There is a distinction that needs to be made clearly and without drama.
ABA is classified and reimbursed as a medical service. It is covered by Medicaid and insurance because it is considered medically necessary treatment. That designation carries weight. It carries standards. It carries expectations about clinical oversight, documentation, measurable progress, and individualized planning.
It also carries ethical responsibility.
When an ABA program is structured around snack time, lunch, quiet time, playground blocks, and routine group activities — and those hours are billed entirely as therapy — the line between treatment and childcare begins to blur.
The issue is not whether children should eat, rest, or socialize. Of course they should. The issue is whether those ordinary parts of childhood are being incorporated into full-day schedules that are presented and reimbursed as intensive medical treatment.
There is a difference between providing childcare in a therapeutic environment and delivering medically necessary intervention.
When services reach 30, 35, or 40 hours per week, that distinction becomes even more important.
High-intensity ABA requires significant clinical oversight. It requires licensed supervision that is direct, engaged, and responsive. It requires goals that are individualized and adjusted based on measurable progress. It requires clinical reasoning, not routine.
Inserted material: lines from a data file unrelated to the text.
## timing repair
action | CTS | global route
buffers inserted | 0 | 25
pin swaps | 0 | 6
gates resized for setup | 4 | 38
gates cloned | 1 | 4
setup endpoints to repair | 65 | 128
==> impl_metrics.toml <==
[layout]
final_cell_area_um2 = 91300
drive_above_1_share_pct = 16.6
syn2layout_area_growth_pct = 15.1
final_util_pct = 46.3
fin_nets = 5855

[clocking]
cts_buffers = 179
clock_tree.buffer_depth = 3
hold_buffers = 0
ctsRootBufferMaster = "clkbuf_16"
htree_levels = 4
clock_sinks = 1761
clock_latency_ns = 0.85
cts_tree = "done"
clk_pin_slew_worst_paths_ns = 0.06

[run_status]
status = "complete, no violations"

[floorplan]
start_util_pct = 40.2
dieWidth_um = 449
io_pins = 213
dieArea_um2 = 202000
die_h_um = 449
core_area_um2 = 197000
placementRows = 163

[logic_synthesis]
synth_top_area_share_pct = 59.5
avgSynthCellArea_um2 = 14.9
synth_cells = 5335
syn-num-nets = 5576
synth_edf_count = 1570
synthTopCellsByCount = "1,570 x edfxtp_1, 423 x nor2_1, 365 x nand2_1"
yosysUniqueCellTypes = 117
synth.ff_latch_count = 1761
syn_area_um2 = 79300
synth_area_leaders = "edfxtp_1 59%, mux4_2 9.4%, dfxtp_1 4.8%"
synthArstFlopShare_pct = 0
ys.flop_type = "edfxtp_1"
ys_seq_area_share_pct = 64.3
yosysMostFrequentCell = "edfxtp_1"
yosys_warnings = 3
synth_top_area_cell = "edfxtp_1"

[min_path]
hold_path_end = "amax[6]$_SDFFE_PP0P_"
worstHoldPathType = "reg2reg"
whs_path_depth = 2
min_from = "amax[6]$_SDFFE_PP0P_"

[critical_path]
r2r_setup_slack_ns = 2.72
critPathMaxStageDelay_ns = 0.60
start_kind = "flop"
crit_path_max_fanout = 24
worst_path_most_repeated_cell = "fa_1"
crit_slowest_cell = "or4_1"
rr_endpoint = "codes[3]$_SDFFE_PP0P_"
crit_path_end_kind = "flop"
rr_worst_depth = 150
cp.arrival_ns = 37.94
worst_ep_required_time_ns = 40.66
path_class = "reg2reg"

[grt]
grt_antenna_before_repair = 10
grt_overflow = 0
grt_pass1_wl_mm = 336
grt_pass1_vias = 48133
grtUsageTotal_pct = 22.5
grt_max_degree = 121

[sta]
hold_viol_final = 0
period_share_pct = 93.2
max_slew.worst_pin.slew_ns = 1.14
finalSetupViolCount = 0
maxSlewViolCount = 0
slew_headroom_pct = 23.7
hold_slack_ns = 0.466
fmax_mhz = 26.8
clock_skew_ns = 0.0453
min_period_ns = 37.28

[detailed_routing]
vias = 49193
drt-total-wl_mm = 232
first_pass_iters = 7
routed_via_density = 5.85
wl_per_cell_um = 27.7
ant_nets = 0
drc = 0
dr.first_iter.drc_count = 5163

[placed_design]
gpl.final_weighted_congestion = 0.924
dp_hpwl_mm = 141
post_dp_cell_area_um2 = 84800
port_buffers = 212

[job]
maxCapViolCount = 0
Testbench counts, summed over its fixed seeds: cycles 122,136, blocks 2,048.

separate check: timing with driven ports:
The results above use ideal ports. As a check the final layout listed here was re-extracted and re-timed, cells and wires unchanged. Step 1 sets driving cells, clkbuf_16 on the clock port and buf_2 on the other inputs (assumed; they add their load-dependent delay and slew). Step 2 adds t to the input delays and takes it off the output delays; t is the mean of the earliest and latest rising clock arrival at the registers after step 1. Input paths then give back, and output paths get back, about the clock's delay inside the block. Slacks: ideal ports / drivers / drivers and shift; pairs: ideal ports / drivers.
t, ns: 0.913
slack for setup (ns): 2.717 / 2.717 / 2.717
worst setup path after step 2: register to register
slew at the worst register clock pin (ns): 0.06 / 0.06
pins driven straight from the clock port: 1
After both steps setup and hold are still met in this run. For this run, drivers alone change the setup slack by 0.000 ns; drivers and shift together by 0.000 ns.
If large portions of a child’s day are structured around custodial care activities, yet billed as therapy hours, supervision expectations become diluted. Clinical accountability weakens. The justification for high-hour prescriptions becomes harder to defend.
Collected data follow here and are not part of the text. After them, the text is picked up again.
This design comes from an exercise in tuning for small area and a short achievable clock period on the open sky130 flow, not from production work.
The RTL was checked by simulation tests, not by an equivalence proof against the original design.
No activity file was given, so power comes from the tool's default toggle rates.

== red ==
Design long_acc4, start of the top module:
module long_acc4 (
    input  wire         clk,
    input  wire         rst,
    input  wire [1:0]   cmd,
    input  wire [8:0]   open_w,
    input  wire [5:0]   open_c,
    input  wire         open_clamp,
    input  wire         open_lost,
    input  wire [3:0]   fmt_a,
    input  wire [15:0]  a,
    input  wire [7:0]   scale_a,
    input  wire [3:0]   fmt_b,
    input  wire [63:0]  b,
    input  wire [31:0]  scale_b,
    output reg          out_valid,
    output wire [511:0] out_acc,
    output wire         out_clamp,
    output wire         out_lost
);
    localparam CMD_OPEN   = 2'd1;
    localparam CMD_UPDATE = 2'd2;
    localparam CMD_READ   = 2'd3;
    wire        ia_nan, ia_inf, ia_fs, ia_nz;
    wire [11:0] ia_v;
    wire [7:0]  ia_ef, ia_sc;
    wire [3:0]  ia_tz;
    wire [5:0]  ia_one, ia_two, ia_ng;
    lt_decode u_dec_a (
        .fmt(fmt_a), .x(a), .scale(scale_a),
        .is_nan(ia_nan), .is_inf(ia_inf), .fs(ia_fs), .v(ia_v), .nz(ia_nz),
        .ef(ia_ef), .sc(ia_sc), .tz(ia_tz)
    );
    lt_booth u_booth (.a(ia_v), .one(ia_one), .two(ia_two), .ng(ia_ng));
    reg         updD, rdD, clrD, oclD, olsD;
    reg [3:0]   faD, fbD;
    reg         anD, aiD, azD;
    reg [7:0]   aeD, asD;
    reg [3:0]   atD;
    reg [5:0]   oneD, twoD, ngD;
    reg [3:0]   negD;
    reg [11:0]  bvD  [0:3];
    reg [7:0]   beD  [0:3];
    reg [7:0]   bsD  [0:3];
    reg [3:0]   bnD, biD;
    reg signed [8:0] win_w;
    reg [5:0]   c_d;
    always @(posedge clk) begin
        updD <= !rst && (cmd == CMD_UPDATE);
        rdD  <= !rst && (cmd == CMD_READ);
        clrD <= rst || (cmd == CMD_OPEN);
        oclD <= !rst && open_clamp;
        olsD <= !rst && open_lost;
        faD  <= fmt_a;
        fbD  <= fmt_b;
        anD  <= ia_nan;
        aiD  <= ia_inf;
        azD  <= ia_nz;
        aeD  <= ia_ef;
        asD  <= ia_sc;
        atD  <= ia_tz;
  ...
Size in the first run: ~930 flip-flops, ~660 I/O pins, about 82000 sq um of cells after synthesis.
==> flow/config.mk <==
export PLATFORM = sky130hd
export DESIGN_NAME = long_acc4
export DESIGN_NICKNAME = long_acc4
export VERILOG_FILES = /design/flow/design.v
export SDC_FILE = /design/flow/constraint.sdc
export NUM_CORES = 8
export LEC_CHECK = 0
export CAP_MARGIN = 20
export CORE_MARGIN = 2
export CORE_UTILIZATION = 35
export SLEW_MARGIN = 20
==> flow/constraint.sdc <==
create_clock -name core_clock -period 26.0 [get_ports {clk}]
set_input_delay 5.2000 -clock core_clock [delete_from_list [all_inputs] [get_ports {clk}]]
set_output_delay 5.2000 -clock core_clock [all_outputs]
set_load 0.01 [all_outputs]
standard.sh (not shown) runs the stock make flow with config.mk's settings and CLKGATE_MAP_FILE= SYNTH_SCRIPT=/design/flow/synth_recipe.tcl, a recipe that flattens the netlist after the stock synthesis.
==> flow/flow/run.sh <==
#!/bin/bash
# The standard layout, with plain buffers (not delay buffers) on the ports,
# stronger ones on the inputs, and timing repair aimed at 19.3 ns of setup slack.
set -uo pipefail
export BUFFER_PORTS_ARGS="-buffer_cell sky130_fd_sc_hd__buf_1"
export POST_GLOBAL_PLACE_TCL="$PWD/flow/post_gp.tcl"
export SETUP_SLACK_MARGIN=19.3
bash standard.sh > standard.log 2>&1
==> flow/flow/post_gp.tcl <==
# Input port buffers: a stronger buffer than the output ports get, since each
# input fans out to many cells.
set block [ord::get_db_block]
set n 0
foreach inst [$block getInsts] {
  if {[string match "input*" [$inst getName]] &&
      [[$inst getMaster] getName] eq "sky130_fd_sc_hd__buf_1"} {
    replace_cell [$inst getName] sky130_fd_sc_hd__buf_4
    incr n
  }
}
puts "post_gp: resized $n input port buffers"
The flow did not stop early for red: all stages ran, and the layout cleared the timing, design-rule and antenna checks.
This is not about denying children breaks or rest. It is about clarity.
Meals are not therapeutic interventions. Naps are not therapeutic interventions. Playground time is not inherently a therapeutic intervention. When those activities are wrapped into therapy billing at high weekly intensities, incentives shift. Programs begin to optimize for volume and convenience rather than clinical precision.
That is not sustainable.
It is also not fair to families.
Parents deserve to know exactly what they are receiving. If a child is prescribed 35 hours of medical treatment per week, the structure of that day should reflect medical treatment. Otherwise, we risk calling something therapy simply because it occurs in a clinic.
And when definitions become flexible, accountability erodes.
Clear boundaries are not punitive. They are protective. They protect families. They protect public funds. They protect providers who are delivering true, individualized care rather than relying on a scaled, full-day model that blurs into daycare.
If we are going to label something as intensive medical intervention, it must meet the standard of intensive medical intervention.
Precision matters.
Because once we lose precision in language, we lose it in practice.